2016-06-30
None of us expected the worst.

For several hours after the shootings at Columbine High School last year, news reporters like me hung out at a nearby grade school where yellow buses brought students evacuated from the school to tearful reunions with their parents. I left at 4:30, thinking that as bad as this was, all the wounded students were in hospitals, alive.

At that moment, an ashen-faced sheriff was telling another group of reporters what SWAT officers had found in the school library. "There may be as many as 25 dead," he said so quietly he was asked to repeat the remark.

Twenty-five dead. After that, it hardly mattered that only 15 people died, counting the two killers, or that there were no other killings in Colorado's most populous county for the balance of 1999, or that school violence and homicide rates are declining nationwide. In 30 murderous minutes, two well-armed high school seniors had devastated a community and stunned the nation.

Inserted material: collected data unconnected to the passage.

[src/rtl/dpi_flow_scheduler_pkg.sv]
// Shared types and defaults for the DPI flow scheduler.
// Holds the FSM state enum and sizing constants.
package dpi_flow_scheduler_pkg;

  localparam int NREQ_DEF = 4;
  localparam int NCTX_DEF = 16;
  localparam int SW_DEF   = 11;
  localparam int CW       = 4;

  typedef enum logic [1:0] {
    ST_IDLE,
    ST_LOAD,
    ST_STREAM,
    ST_SAVE
  } state_t;

endpackage

[src/rtl/dpi_flow_scheduler_arb.sv]
// Round-robin arbiter: first requester at or after ptr.
// Ports: req, ptr in; grant (one-hot), grant_idx out.
module rr_arbiter_nreq
  import dpi_flow_scheduler_pkg::*;
#(
  parameter int N  = NREQ_DEF,
  parameter int IW = $clog2(N)
) (
  input  logic [N-1:0]  req,
  input  logic [IW-1:0] ptr,
  output logic [N-1:0]  grant,
  output logic [IW-1:0] grant_idx
);

  logic [N-1:0] w_rot;

  // Rotate so bit k of w_rot is requester (ptr+k) mod N.
  assign w_rot = N'({req, req} >> ptr);

  always_comb begin
    grant     = '0;
    grant_idx = '0;
    // Descending scan: the lowest rotated position wins.
    for (int k = N - 1; k >= 0; k--) begin
      if (w_rot[k]) begin
        grant_idx = IW'((int'(ptr) + k) % N);
      end
    end
    if (|req) begin
      grant = N'(1) << grant_idx;
    end
  end

endmodule

[src/rtl/dpi_flow_scheduler.sv]
// Time-shares one DFA engine among byte-stream requesters per packet.
// Ports: req_* streams, clr_*, eng_* engine link, match_*, busy.
module dpi_flow_scheduler
  import dpi_flow_scheduler_pkg::*;
#(
  parameter int NREQ = NREQ_DEF,
  parameter int NCTX = NCTX_DEF,
  parameter int SW   = SW_DEF
) (
  input  logic               clk,
  input  logic               rst,
  input  logic [NREQ-1:0]    req_vld,
  input  logic [8*NREQ-1:0]  req_char,
  input  logic [NREQ-1:0]    req_last,
  input  logic [CW*NREQ-1:0] req_ctx,
  output logic [NREQ-1:0]    req_rdy,
  input  logic               clr_vld,
  input  logic [CW-1:0]      clr_ctx,
  output logic [7:0]         eng_char,
  output logic               eng_char_vld,
  output logic [SW-1:0]      eng_state_in,
  output logic               eng_state_in_vld,
  input  logic [SW-1:0]      eng_state_out,
  input  logic               eng_accept,
  output logic               match_vld,
  output logic [$clog2(NREQ)-1:0] match_req,
  output logic [CW-1:0]      match_ctx,
  output logic               busy
);

  localparam int GW = $clog2(NREQ);

  state_t         r_state;
  logic [GW-1:0]  r_ptr;
  logic [GW-1:0]  r_gnt;
  logic [CW-1:0]  r_ctx;
  logic [SW-1:0]  r_tbl [NCTX];
  logic           r_match_vld;
  logic [GW-1:0]  r_match_req;
  logic [CW-1:0]  r_match_ctx;

  logic [NREQ-1:0] w_arb_gnt;
  logic [GW-1:0]   w_arb_idx;
  logic [CW-1:0]   w_new_ctx;
  logic            w_g_vld;
  logic            w_g_last;
  logic [7:0]      w_g_char;
  logic            w_stream;
  logic            w_load;
  logic            w_beat;

  rr_arbiter_nreq #(
    .N  (NREQ),
    .IW (GW)
  ) u_arb (
    .req       (req_vld),
    .ptr       (r_ptr),
    .grant     (w_arb_gnt),
    .grant_idx (w_arb_idx)
  );

  always_comb begin
    w_g_vld   = 1'b0;
    w_g_last  = 1'b0;
    w_g_char  = '0;
    w_new_ctx = '0;
    for (int i = 0; i < NREQ; i++) begin
      if (GW'(i) == r_gnt) begin
        w_g_vld  = req_vld[i];
        w_g_last = req_last[i];
        w_g_char = req_char[8*i +: 8];
      end
      if (w_arb_gnt[i]) begin
        w_new_ctx = req_ctx[CW*i +: CW];
      end
    end
  end

  assign w_stream = (r_state == ST_STREAM);
  assign w_load   = (r_state == ST_LOAD);
  assign w_beat   = w_stream & w_g_vld;

  always_comb begin
    req_rdy = '0;
    for (int i = 0; i < NREQ; i++) begin
      req_rdy[i] = w_beat && (GW'(i) == r_gnt);
    end
  end

  assign eng_char         = w_stream ? w_g_char : 8'h00;
  assign eng_char_vld     = w_beat;
  // Table read sees the pre-clear value if a clear hits this edge.
  assign eng_state_in     = w_load ? r_tbl[r_ctx] : '0;
  assign eng_state_in_vld = w_load;
  assign match_vld        = r_match_vld;
  assign match_req        = r_match_req;
  assign match_ctx        = r_match_ctx;
  assign busy             = (r_state != ST_IDLE);

  always_ff @(posedge clk) begin
    if (rst) begin
      r_state     <= ST_IDLE;
      r_ptr       <= '0;
      r_gnt       <= '0;
      r_ctx       <= '0;
      r_match_vld <= 1'b0;
      r_match_req <= '0;
      r_match_ctx <= '0;
      for (int i = 0; i < NCTX; i++) begin
        r_tbl[i] <= '0;
      end
    end else begin
      r_match_vld <= w_beat && eng_accept;
      if (w_beat && eng_accept) begin
        r_match_req <= r_gnt;
        r_match_ctx <= r_ctx;
      end
      unique case (r_state)
        ST_IDLE: begin
          if (|req_vld) begin
            r_gnt   <= w_arb_idx;
            r_ctx   <= w_new_ctx;
            r_state <= ST_LOAD;
          end
        end
        ST_LOAD: r_state <= ST_STREAM;
        ST_STREAM: begin
          if (w_beat && w_g_last) begin
            r_state <= ST_SAVE;
          end
        end
        ST_SAVE: begin
          r_tbl[r_ctx] <= eng_state_out;
          r_ptr        <= GW'((int'(r_gnt) + 1) % NREQ);
          r_state      <= ST_IDLE;
        end
        default: r_state <= ST_IDLE;
      endcase
      // Placed last so a coincident clear overrides the SAVE write.
      if (clr_vld) begin
        r_tbl[clr_ctx] <= '0;
      end
    end
  end

endmodule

Afterward, young people flowed into local churches, seeking solace and asking why. It was the question nobody could answer. The Columbine shootings spawned debates about America's spiritual health and morality, about parental and school discipline, about mass shootings in movies and gory video games, about the psychiatric medicine prescribed to Eric Harris.

The massacre seemed to galvanize evangelical Christians. One of the dead, Cassie Bernall, became something of a martyr because she is said to have stood up to her killers and declared her belief in God. Rachel Scott, another conservative Christian killed in the school library, was lauded as a hero. In the months after the murders, evangelicals launched youth rallies nationwide, sent Littleton's Christian teens on the lecture circuit, and printed T-shirts emblazoned with the words "Yes, I Believe" in honor of Bernall.

Most Americans, meanwhile, told themselves it was the death toll alone that made the Columbine massacre such a symbol of all that is wrong in our culture. I suspect another factor.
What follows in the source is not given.